Where are the missing gamma ray burst redshifts?

TL;DR

This study investigates the discrepancy in gamma-ray burst redshift distributions, revealing a significant observational bias that affects redshift measurements, and suggests the existence of a low-luminosity GRB population.

Contribution

The paper introduces a heuristic bias model to explain missing redshifts and provides evidence for a low-luminosity GRB population affecting observed distributions.

Findings

A bias cancels the expected increase in GRB redshift distribution at z<1.

Approximately 72% of GRBs in z<2 lack measurable redshifts due to bias.

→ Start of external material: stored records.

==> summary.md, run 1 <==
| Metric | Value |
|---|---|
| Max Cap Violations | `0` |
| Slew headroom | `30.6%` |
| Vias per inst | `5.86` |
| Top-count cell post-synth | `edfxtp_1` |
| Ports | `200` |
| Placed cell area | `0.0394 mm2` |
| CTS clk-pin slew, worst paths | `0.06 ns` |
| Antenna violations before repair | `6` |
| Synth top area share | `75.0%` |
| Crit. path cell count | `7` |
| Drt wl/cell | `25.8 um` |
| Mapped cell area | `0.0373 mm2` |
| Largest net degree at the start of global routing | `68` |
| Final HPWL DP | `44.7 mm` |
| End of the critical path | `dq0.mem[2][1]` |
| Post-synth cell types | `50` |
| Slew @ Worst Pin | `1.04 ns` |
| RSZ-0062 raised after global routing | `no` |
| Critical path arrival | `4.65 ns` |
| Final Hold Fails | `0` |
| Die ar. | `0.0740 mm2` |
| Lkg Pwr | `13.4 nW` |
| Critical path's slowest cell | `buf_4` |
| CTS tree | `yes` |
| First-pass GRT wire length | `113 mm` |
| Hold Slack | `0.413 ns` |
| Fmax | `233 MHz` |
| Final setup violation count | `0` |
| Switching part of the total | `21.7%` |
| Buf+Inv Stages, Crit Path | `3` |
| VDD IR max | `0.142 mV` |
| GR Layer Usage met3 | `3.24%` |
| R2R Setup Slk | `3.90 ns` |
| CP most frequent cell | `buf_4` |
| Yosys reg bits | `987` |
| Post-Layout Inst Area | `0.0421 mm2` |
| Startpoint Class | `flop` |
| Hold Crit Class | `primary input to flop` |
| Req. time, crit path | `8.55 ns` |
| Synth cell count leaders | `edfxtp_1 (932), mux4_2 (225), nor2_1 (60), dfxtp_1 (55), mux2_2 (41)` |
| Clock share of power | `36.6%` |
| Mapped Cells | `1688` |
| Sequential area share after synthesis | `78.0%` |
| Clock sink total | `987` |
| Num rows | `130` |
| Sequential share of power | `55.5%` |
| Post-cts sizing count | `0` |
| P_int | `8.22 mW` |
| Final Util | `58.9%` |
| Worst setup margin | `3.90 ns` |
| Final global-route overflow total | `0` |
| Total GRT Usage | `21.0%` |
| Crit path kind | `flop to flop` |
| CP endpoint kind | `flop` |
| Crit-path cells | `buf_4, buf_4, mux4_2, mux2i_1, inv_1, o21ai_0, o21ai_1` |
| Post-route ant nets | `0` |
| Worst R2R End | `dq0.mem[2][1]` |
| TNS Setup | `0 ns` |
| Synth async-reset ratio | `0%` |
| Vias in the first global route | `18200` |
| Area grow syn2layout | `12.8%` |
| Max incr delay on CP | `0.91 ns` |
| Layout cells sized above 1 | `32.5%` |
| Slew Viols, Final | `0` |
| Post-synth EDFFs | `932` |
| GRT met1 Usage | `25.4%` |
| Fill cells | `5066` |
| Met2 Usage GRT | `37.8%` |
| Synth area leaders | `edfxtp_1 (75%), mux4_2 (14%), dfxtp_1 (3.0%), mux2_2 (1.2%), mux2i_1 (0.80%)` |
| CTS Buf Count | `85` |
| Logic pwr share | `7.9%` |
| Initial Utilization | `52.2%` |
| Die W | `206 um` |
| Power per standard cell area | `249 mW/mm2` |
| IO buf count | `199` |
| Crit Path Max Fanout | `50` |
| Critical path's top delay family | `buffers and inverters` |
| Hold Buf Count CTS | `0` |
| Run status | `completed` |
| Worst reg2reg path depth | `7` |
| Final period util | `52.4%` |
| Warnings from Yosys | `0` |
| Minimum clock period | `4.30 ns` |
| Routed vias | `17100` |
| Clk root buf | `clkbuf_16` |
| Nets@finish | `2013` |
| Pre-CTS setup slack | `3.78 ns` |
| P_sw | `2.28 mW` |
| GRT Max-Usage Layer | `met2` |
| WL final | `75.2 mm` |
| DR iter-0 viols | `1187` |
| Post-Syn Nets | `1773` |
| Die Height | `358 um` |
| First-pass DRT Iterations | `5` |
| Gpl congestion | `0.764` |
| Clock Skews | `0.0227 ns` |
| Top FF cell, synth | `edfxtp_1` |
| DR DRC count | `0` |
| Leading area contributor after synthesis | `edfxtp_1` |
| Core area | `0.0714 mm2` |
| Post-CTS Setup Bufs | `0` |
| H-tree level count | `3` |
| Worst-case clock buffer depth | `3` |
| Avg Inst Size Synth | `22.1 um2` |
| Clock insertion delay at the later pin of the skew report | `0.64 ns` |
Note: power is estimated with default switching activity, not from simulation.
===== src/include/hub75_config.svh =====
// hub75 panel geometry and colour depth shared by the design
`ifndef HUB75_CONFIG_SVH
`define HUB75_CONFIG_SVH

// panel size, one bank of scan rows
`define HUB75_N_ROWS 4
`define HUB75_N_COLS 8

// bitplanes per colour channel
`define HUB75_N_PLANES 4

// address widths
`define HUB75_LOG_ROWS 2   // row select on the panel address pins
`define HUB75_LOG_COLS 3   // column index into the frame buffer

// plane index width
`define HUB75_LOG_PLANES 2

`endif


===== src/verilog/hub75_pkg.sv =====
// hub75 shared types for pixels, timing config and panel pins
`include "hub75_config.svh"

package hub75_pkg;

	// frame buffer word, plane-depth colour per channel
	typedef struct packed {
		logic [`HUB75_N_PLANES-1:0] r;
		logic [`HUB75_N_PLANES-1:0] g;
		logic [`HUB75_N_PLANES-1:0] b;
	} pixel_t;

	// scan timing, all counts in clk cycles
	typedef struct packed {
		logic [7:0] pre_latch_len;   // settle before le
		logic [7:0] latch_len;       // le pulse width
		logic [7:0] post_latch_len;  // hold after le
		logic [7:0] bit_len;         // lit time of plane 0
	} cfg_t;

	// one panel pin set
	typedef struct packed {
		logic [`HUB75_LOG_ROWS-1:0] addr;  // row select
		logic [2:0] data;                  // r, g and b serial bits
		logic clk;                         // shift clock
		logic le;                          // latch enable
		logic blank;                       // output enable, active high blanks
	} pins_t;

endpackage


===== src/verilog/hub75_framebuffer.sv =====
// hub75 double-buffered pixel store, host writes back page, scan reads front
`timescale 1ns/1ps
`include "hub75_config.svh"

module hub75_framebuffer (
	input  logic clk,
	input  logic rst,

	// host side, back page
	input  logic [`HUB75_LOG_ROWS-1:0] wr_row,
	input  logic [`HUB75_LOG_COLS-1:0] wr_col,
	input  hub75_pkg::pixel_t          wr_pixel,
	input  logic                       wr_en,

	// shifter side, front page
	input  logic [`HUB75_LOG_ROWS-1:0] rd_row,
	input  logic [`HUB75_LOG_COLS-1:0] rd_col,
	output hub75_pkg::pixel_t          rd_pixel,

	// page flip, only while scan idle
	input  logic swap
);

	import hub75_pkg::*;

	localparam int AW    = 1 + `HUB75_LOG_ROWS + `HUB75_LOG_COLS;  // page, row, col
	localparam int DEPTH = 2 * `HUB75_N_ROWS * `HUB75_N_COLS;       // two full pages

	pixel_t mem [0:DEPTH-1];

	logic          front;    // page currently scanned out
	logic [AW-1:0] wr_addr;
	logic [AW-1:0] rd_addr;

	// writer always lands in the hidden page
	assign wr_addr = {~front, wr_row, wr_col};
	assign rd_addr = {front, rd_row, rd_col};

	// front page select
	always_ff @(posedge clk or posedge rst) begin
		if (rst) begin
			front <= 1'b0;  // page 0 shown first
		end else if (swap) begin
			front <= ~front;
		end
	end

	// storage, registered read port
	always_ff @(posedge clk) begin
		if (wr_en) begin
			mem[wr_addr] <= wr_pixel;
		end
		rd_pixel <= mem[rd_addr];  // one cycle latency seen by shifter
	end

endmodule


===== src/verilog/hub75_ctrl.sv =====
// hub75 row and bitplane sequencer for shift, latch and lit phases
`timescale 1ns/1ps
`include "hub75_config.svh"

module hub75_ctrl (
	input  logic clk,
	input  logic rst,

	// scan request from top
	input  logic            go,
	output logic            rdy,   // idle, previous frame complete
	input  hub75_pkg::cfg_t cfg,

	// shifter
	output logic                         shift_go,
	output logic [`HUB75_LOG_ROWS-1:0]   shift_row,
	output logic [`HUB75_LOG_PLANES-1:0] shift_plane,
	input  logic                         shift_rdy,

	// blanking
	output logic                         blank_go,
	output logic [`HUB75_LOG_PLANES-1:0] blank_plane,
	input  logic                         blank_rdy,

	// panel pins
	output logic [`HUB75_LOG_ROWS-1:0] addr,
	output logic                       le
);

	localparam int LR = `HUB75_LOG_ROWS;
	localparam int LP = `HUB75_LOG_PLANES;
	localparam logic [LR-1:0] LAST_ROW   = LR'(`HUB75_N_ROWS - 1);
	localparam logic [LP-1:0] LAST_PLANE = LP'(`HUB75_N_PLANES - 1);

	typedef enum logic [2:0] {
		IDLE,   // waiting for go
		WAIT,   // shift and previous plane both finishing
		PRE,    // data settle before latch
		LATCH,  // le high
		POST,   // hold after latch
		DRAIN   // last plane still lit
	} state_t;

	state_t     state;
	logic [7:0] cnt;  // shared phase counter

	assign rdy = (state == IDLE);

	always_ff @(posedge clk or posedge rst) begin
		if (rst) begin
			state       <= IDLE;
			cnt         <= '0;
			shift_go    <= 1'b0;
			shift_row   <= '0;
			shift_plane <= '0;
			blank_go    <= 1'b0;
			blank_plane <= '0;
			addr        <= '0;
			le          <= 1'b0;
		end else begin
			shift_go <= 1'b0;
			blank_go <= 1'b0;
			case (state)
			IDLE: begin
				if (go) begin
					shift_go    <= 1'b1;  // first plane of row 0
					shift_row   <= '0;
					shift_plane <= '0;
					state       <= WAIT;
				end
			end
			WAIT: begin
				// rdy levels lag the go pulse by a cycle
				if (!shift_go && shift_rdy && blank_rdy) begin
					addr        <= shift_row;    // panel dark here, safe to move
					blank_plane <= shift_plane;  // plane being latched
					cnt         <= cfg.pre_latch_len;
					state       <= PRE;
				end
			end
			PRE: begin
				if (cnt <= 8'd1) begin
					cnt   <= cfg.latch_len;
					le    <= 1'b1;
					state <= LATCH;
				end else begin
					cnt <= cnt - 8'd1;
				end
			end
			LATCH: begin
				if (cnt <= 8'd1) begin
					cnt   <= cfg.post_latch_len;
					le    <= 1'b0;
					state <= POST;
				end else begin
					cnt <= cnt - 8'd1;
				end
			end
			POST: begin
				if (cnt <= 8'd1) begin
					blank_go <= 1'b1;  // light the latched plane
					if (shift_row == LAST_ROW && shift_plane == LAST_PLANE) begin
						state <= DRAIN;
					end else begin
						shift_go <= 1'b1;  // next plane shifts while this one is lit
						if (shift_plane == LAST_PLANE) begin
							shift_plane <= '0;
							shift_row   <= shift_row + LR'(1);
						end else begin
							shift_plane <= shift_plane + LP'(1);
						end
						state <= WAIT;
					end
				end else begin
					cnt <= cnt - 8'd1;
				end
			end
			DRAIN: begin
				if (!blank_go && blank_rdy) begin
					state <= IDLE;  // frame done
				end
			end
			default: state <= IDLE;
			endcase
		end
	end

endmodule


===== src/verilog/hub75_shift.sv =====
// hub75 column shifter, one plane of one row out on the serial data pins
`timescale 1ns/1ps
`include "hub75_config.svh"

module hub75_shift (
	input  logic clk,
	input  logic rst,

	// control
	input  logic                         go,
	input  logic [`HUB75_LOG_ROWS-1:0]   row,
	input  logic [`HUB75_LOG_PLANES-1:0] plane,
	output logic                         rdy,

	// frame buffer read port
	output logic [`HUB75_LOG_ROWS-1:0] rd_row,
	output logic [`HUB75_LOG_COLS-1:0] rd_col,
	input  hub75_pkg::pixel_t          rd_pixel,

	// panel side
	output logic [2:0] data,  // r, g, b
	output logic       pclk
);

	localparam int CW = `HUB75_LOG_COLS + 2;                 // phase bit, column, tail
	localparam logic [CW-1:0] LAST = CW'(2 * `HUB75_N_COLS);  // tail step, last clock high

	logic [CW-1:0]                cnt;
	logic [`HUB75_LOG_PLANES-1:0] plane_q;

	// even step issues the read, odd step captures it
	assign rd_col = cnt[CW-2:1];

	always_ff @(posedge clk or posedge rst) begin
		if (rst) begin
			rdy  <= 1'b1;
			cnt  <= '0;
			pclk <= 1'b0;
		end else begin
			pclk <= 1'b0;  // high for one cycle per column
			if (go) begin
				rdy <= 1'b0;
				cnt <= '0;
			end else if (!rdy) begin
				cnt <= cnt + CW'(1);
				if (!cnt[0] && cnt != '0) begin
					pclk <= 1'b1;  // clock in the column set up last step
				end
				if (cnt == LAST) begin
					rdy <= 1'b1;
				end
			end
		end
	end

	// row and plane held for the whole pass
	always_ff @(posedge clk) begin
		if (go) begin
			rd_row  <= row;
			plane_q <= plane;
		end
		if (!rdy && cnt[0]) begin
			data <= {rd_pixel.r[plane_q], rd_pixel.g[plane_q], rd_pixel.b[plane_q]};
		end
	end

endmodule


===== src/verilog/hub75_blanking.sv =====
// hub75 lit interval timer, binary weighted on the plane index
`timescale 1ns/1ps
`include "hub75_config.svh"

module hub75_blanking (
	input  logic clk,
	input  logic rst,

	// control
	input  logic                         go,
	input  logic [`HUB75_LOG_PLANES-1:0] plane,
	input  logic [7:0]                   bit_len,  // plane 0 lit cycles
	output logic                         rdy,

	// panel side
	output logic blank
);

	localparam int CW = 8 + `HUB75_N_PLANES - 1;  // room for bit_len << top plane

	logic [CW-1:0] cnt;  // lit cycles left

	// free again the cycle the panel goes dark
	assign rdy = blank;

	always_ff @(posedge clk or posedge rst) begin
		if (rst) begin
			cnt   <= '0;
			blank <= 1'b1;  // dark out of reset
		end else if (go) begin
			cnt   <= CW'(bit_len) << plane;
			blank <= 1'b0;
		end else if (!blank) begin
			if (cnt <= CW'(1)) begin
				blank <= 1'b1;  // interval over
			end else begin
				cnt <= cnt - CW'(1);
			end
		end
	end

endmodule


===== src/verilog/hub75_phy.sv =====
// hub75 pad register stage, panel held dark in reset
`timescale 1ns/1ps

module hub75_phy (
	input  logic clk,
	input  logic rst,

	// pins from the core
	input  hub75_pkg::pins_t pins_in,

	// registered pads
	output hub75_pkg::pins_t pins_out
);

	// every pin gets the same single cycle of delay
	always_ff @(posedge clk or posedge rst) begin
		if (rst) begin
			pins_out.addr  <= '0;
			pins_out.data  <= '0;
			pins_out.clk   <= 1'b0;  // no shift edges
			pins_out.le    <= 1'b0;  // no latch
			pins_out.blank <= 1'b1;  // leds off
		end else begin
			pins_out.addr  <= pins_in.addr;
			pins_out.data  <= pins_in.data;
			pins_out.clk   <= pins_in.clk;
			pins_out.le    <= pins_in.le;
			pins_out.blank <= pins_in.blank;
		end
	end

endmodule


===== src/verilog/hub75_top.sv =====
// hub75 panel driver top, frame buffer, sequencer, shifter, blanking and pads
`timescale 1ns/1ps
`include "hub75_config.svh"

module hub75_top (
	input  logic clk,
	input  logic rst,

	// host pixel write into back page
	input  logic [`HUB75_LOG_ROWS-1:0] wr_row,
	input  logic [`HUB75_LOG_COLS-1:0] wr_col,
	input  hub75_pkg::pixel_t          wr_pixel,
	input  logic                       wr_en,

	// page swap and run control
	input  logic frame_swap,  // one-cycle request
	output logic frame_rdy,   // low while a swap is pending
	input  logic ctrl_run,

	input  hub75_pkg::cfg_t cfg,

	// panel pads
	output hub75_pkg::pins_t pins
);

	import hub75_pkg::*;

	logic swap_pending;
	logic swap_fb;
	logic scan_go;
	logic scan_rdy;

	logic [`HUB75_LOG_ROWS-1:0] fb_rd_row;
	logic [`HUB75_LOG_COLS-1:0] fb_rd_col;
	pixel_t                     fb_rd_pixel;

	logic                         shift_go;
	logic                         shift_rdy;
	logic [`HUB75_LOG_ROWS-1:0]   shift_row;
	logic [`HUB75_LOG_PLANES-1:0] shift_plane;
	logic [2:0]                   shift_data;
	logic                         shift_pclk;

	logic                         blank_go;
	logic                         blank_rdy;
	logic [`HUB75_LOG_PLANES-1:0] blank_plane;
	logic                         blank_out;

	logic [`HUB75_LOG_ROWS-1:0] ctrl_addr;
	logic                       ctrl_le;

	pins_t pins_pre;  // core pins before the pad stage

	// swap request held until the scan is idle
	always_ff @(posedge clk or posedge rst) begin
		if (rst) begin
			swap_pending <= 1'b0;
		end else begin
			swap_pending <= (swap_pending & ~scan_rdy) | frame_swap;
		end
	end

	assign frame_rdy = ~swap_pending;
	assign swap_fb   = swap_pending & scan_rdy;             // flip between frames
	assign scan_go   = scan_rdy & ~swap_pending & ctrl_run;  // next frame after flip

	assign pins_pre = '{
		addr:  ctrl_addr,
		data:  shift_data,
		clk:   shift_pclk,
		le:    ctrl_le,
		blank: blank_out
	};

	hub75_framebuffer fb_i (
		.clk(clk), .rst(rst),
		.wr_row(wr_row), .wr_col(wr_col), .wr_pixel(wr_pixel), .wr_en(wr_en),  // host
		.rd_row(fb_rd_row), .rd_col(fb_rd_col), .rd_pixel(fb_rd_pixel),         // shifter
		.swap(swap_fb)
	);

	hub75_ctrl ctrl_i (
		.clk(clk), .rst(rst),
		.go(scan_go), .rdy(scan_rdy), .cfg(cfg),
		.shift_go(shift_go), .shift_row(shift_row), .shift_plane(shift_plane),
		.shift_rdy(shift_rdy),
		.blank_go(blank_go), .blank_plane(blank_plane), .blank_rdy(blank_rdy),
		.addr(ctrl_addr), .le(ctrl_le)  // to pads
	);

	hub75_shift shift_i (
		.clk(clk), .rst(rst),
		.go(shift_go), .row(shift_row), .plane(shift_plane), .rdy(shift_rdy),
		.rd_row(fb_rd_row), .rd_col(fb_rd_col), .rd_pixel(fb_rd_pixel),
		.data(shift_data), .pclk(shift_pclk)  // to pads
	);

	hub75_blanking blank_i (
		.clk(clk), .rst(rst),
		.go(blank_go), .plane(blank_plane), .bit_len(cfg.bit_len), .rdy(blank_rdy),
		.blank(blank_out)
	);

	hub75_phy phy_i (
		.clk(clk), .rst(rst),
		.pins_in(pins_pre),
		.pins_out(pins)
	);

endmodule


===== config.mk =====
export PLATFORM = sky130hd
export DESIGN_NAME = hub75_top
export DESIGN_NICKNAME = d
export VERILOG_FILES = /design/src/verilog/hub75_pkg.sv /design/src/verilog/hub75_framebuffer.sv /design/src/verilog/hub75_ctrl.sv /design/src/verilog/hub75_shift.sv /design/src/verilog/hub75_blanking.sv /design/src/verilog/hub75_phy.sv /design/src/verilog/hub75_top.sv
export VERILOG_INCLUDE_DIRS = /design/src /design/src/include
export SDC_FILE = /design/constraint.sdc
export NUM_CORES = 1
export LEC_CHECK = 0
export ABC_AREA = 1
export BUFFER_PORTS_ARGS = -buffer_cell sky130_fd_sc_hd__buf_2
export CAP_MARGIN = 20
export CORE_MARGIN = 4
export CORE_UTILIZATION = 30
export DETAILED_ROUTE_END_ITERATION = 8
export PLACE_DENSITY = 0.52
export REMOVE_ABC_BUFFERS = 1
export SKIP_CTS_REPAIR_TIMING = 1
export SYNTH_ARGS = -nofsm -noshare
export SYNTH_HDL_FRONTEND = slang
export SYNTH_SLANG_ARGS = --single-unit
export TNS_END_PERCENT = 10

===== constraint.sdc =====
create_clock -name clk -period 2.4 [get_ports clk]
set_input_delay 0.72 -clock clk [delete_from_list [all_inputs] [get_ports clk]]
set_output_delay 0.72 -clock clk [all_outputs]
set_load 0.005 [all_outputs]

==> impl_metrics.yaml <==
sta:
  final_hold_viol_count: 0
  setup_viol: 0
  period_share_pct: 91.7
  setup-tns-final_ns: 0
  fin_crit_ns: 2.20
  grt_setup_unrepaired: "false"
  max_freq_ghz: 0.455
  maxSlewHeadroom_pct: 58.2
  finClkSkew_ns: 0.0375
  slew_viol_final: 0
  worst_pin_slew_ns: 0.628
placement:
  placed_area_mm2: 0.0400
  dp_hpwl_mm: 58.9
  port_buffers: 62
  routabilityCongestion: 0.803
  dp_cells: 5128
drt:
  drt-pass1-iter-count: 8
  drc_errors: 0
  first_iter_violations: 2150
  finalWirelength_mm: 100
  vias: 24282
  antenna_left: 0
  routedWlPerCell_um: 18.9
  avgViaCountPerCell: 4.59
logic_synthesis:
  ys_warn_count: 0
  syn_area_per_cell_um2: 10.6
  ys_types: 44
  ys_ff_latch: 838
  synth-edff-count: 775
  ys_seq_area_share_pct: 67.5
  netlist_area_mm2: 0.0368
  synthesis.instances: 3454
  ys.flop_type: "edfxtp_1"
  async_flop_share_pct: 6.09
grt:
  grt_pass1_vias: 23524
  overflow: 0
  grt_max_degree: 90
  grt_pass1_wl_mm: 150
  grtUsageTotal_pct: 15.5
  antenna_found_initial: 6
clock_network:
  worstSkewPairLatency_ns: 0.68
  cts_buffers: 90
  h-tree-depth: 3
  tritoncts: "yes"
  cts-root-buf: "clkbuf_16"
  cts_buffer_depth: 3
  clock_sinks: 838
  clk_pin_slew_ns: 0.06
critical_path:
  cp_max_fo: 38
  max_stage_delay_ns: 0.55
  crit_type: "reg2reg"
  end_kind: "flop"
  cp.arrival_ns: 2.75
  path_cells: "buf_12, buf_12, or2_2, nand3_1, nand3_1, nand3_1, nand3_1, nand3_1, nand2_1"
  cpMostUsedCell: "nand3_1"
  crit_required_ns: 2.95
  cp-start-kind: "flop"
  crit_start: "shift_i.cnt[1]"
  r2r_start: "shift_i.cnt[1]"
  timing.rr.end: "fb_i.rd_pixel[10]"
  slowest_stage: "dfrtp_4"
  r2r_cells: 9
  reg2reg_setup_slack_ns: 0.20
floorplanning:
  die-area_mm2: 0.128
  die_h_um: 358
  initial_core_util_pct: 30.2
  ioPinCount: 63
  rows: 128
  die_w_um: 358
  coreArea_mm2: 0.122
final_layout:
  mostFrequentLayoutCell: "nand2_1"
  mostFrequentLayoutCells: "nand2_1 (831), edfxtp_1 (775), nand3_1 (641)"
  fin_nets: 3657
  fin_area_mm2: 0.0428
  instances_no_fill: 5293
  fillerInstances: 12146
  antenna_cells: 0
  layout-drive-gt1-share_pct: 12.6
  synthToLayoutAreaGrowth_pct: 16.5
pwr:
  peakVddDrop_v: 0.000734
  power.density_mw_per_mm2: 1060
  p_leak_nw: 17.2
flow_run:
  cap_violations: 0
worst_hold_path:
  hold_path.class: "in2async"
run_status:
  status: "finished, final reports clean"
## cell families after synthesis
logic type	count (synthesis)	share of synthesized area [%]
compound gates	151	3.04
xor+xnor	6	0.143
fa+ha+maj	8	0.272
buf+inv	705	8.06
flops	838	67.5
simple gates	1746	21.0
## worst max path at each step
stage / to / slack [ns]
after global routing: fb_i.rd_pixel[10] / 0.13
after global placement: fb_i.mem[10][7] / 0.21
after floorplan: fb_i.rd_pixel[0] / -10.88
after CTS: fb_i.rd_pixel[10] / 0.23
final: fb_i.rd_pixel[10] / 0.20
after detailed placement: fb_i.mem[21][9] / 0.18
## worst max-delay path, delay by kind of cell, from the launching register on
family / cells / cell delay [ns]
flops: 1 / 0.55
simple gates: 7 / 1.10
buf+inv: 2 / 0.41
## state kept, by name (all words and copies together), names as in the netlist, 3 cells and up
name / count
phy_i.pins_out: 8
blank_i.cnt: 11
fb_i.rd_pixel: 12
shift_i.cnt: 5
fb_i.mem: 768
shift_i.data: 3
ctrl_i.cnt: 8
ctrl_i.state: 3
## cell type report
| cell class | instances | area [µm²] | share of cell area [%] |
|---|---|---|---|
| inverters | 531 | 2010 | 4.69 |
| repair buffers | 223 | 2060 | 4.80 |
| flip-flops and latches | 838 | 24800 | 57.9 |
| clock inverters | 42 | 420 | 0.982 |
| multi-input cells | 1911 | 9050 | 21.1 |
| clock buffers | 123 | 2450 | 5.72 |
| well taps | 1625 | 2030 | 4.75 |
## per-layer routing
layer / track usage (%) / vias up / wire, µm
li1: - / 11767 / -
met1: 21.6 / 11707 / 44800
met2: 25.4 / 658 / 46900
met3: 2.70 / 148 / 6000
met4: 3.78 / 2 / 2260
met5: 0 / - / 8
## cells in the mapped netlist, types with 12 or more instances
master    number  area (µm²)
or2_1         53         332
o211ai_2      36         450
buf_6         20         225
inv_1        521        1960
nor2_1       137         514
edfxtp_1     775       23300
dfrtp_1       48        1200
nand2_1      831        3120
a21oi_1       16        80.1
dfxtp_1       12         240
o21ai_0       54         270
nand3_1      641        3210
or2_2         43         269
clkbuf_1      45         169
o211ai_1      25         188
buf_1         12        45.0
nand4_1       15        93.8
buf_2         81         405
## where the power goes
group          leakage, nW  switching (W)  internal [W]
Clock                 1.40        0.00584       0.00773
Combinational         8.08         0.0101       0.00486
Sequential            7.69       0.000391        0.0166
Total                 17.2         0.0164        0.0292
## through the flow
stage               hold slack [ns]  util (%)  power, W  setup WS, ns
floorplan                     0.331         -    0.0237        -10.88
global route                 0.0232      35.2    0.0482         0.127
global placement              0.342      32.8    0.0324         0.210
detailed placement            0.344      32.8    0.0324         0.180
finish                       0.0202      35.2    0.0455         0.200
CTS                        -0.00818      35.2    0.0461         0.229
Power figures use the tool's default switching activity.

Evidence supports a low-luminosity GRB population confined to small volumes.

Abstract

In the redshift range z = 0-1, the gamma ray burst (GRB) redshift distribution should increase rapidly because of increasing differential volume sizes and strong evolution in the star formation rate. This feature is not observed in the Swift redshift distribution and to account for this discrepancy, a dominant bias, independent of the Swift sensitivity, is required. Furthermore, despite rapid localization, about 40-50% of Swift and pre-Swift GRBs do not have a measured redshift. We employ a heuristic technique to extract this redshift bias using 66 GRBs localized by Swift with redshifts determined from absorption or emission spectroscopy. For the Swift and HETE+BeppoSAX redshift distributions, the best model fit to the bias in z < 1 implies that if GRB rate evolution follows the SFR, the bias cancels this rate increase. We find that the same bias is affecting both Swift and HETE+BeppoSAX measurements similarly in z < 1. Using a bias model constrained at a 98% KS probability, we find that 72% of GRBs in z < 2 will not have measurable redshifts and about 55% in z > 2. To achieve this high KS probability requires increasing the GRB rate density in small z compared to the high-z rate. This provides further evidence for a low-luminosity population of GRBs that are observed in only a small volume because of their faintness.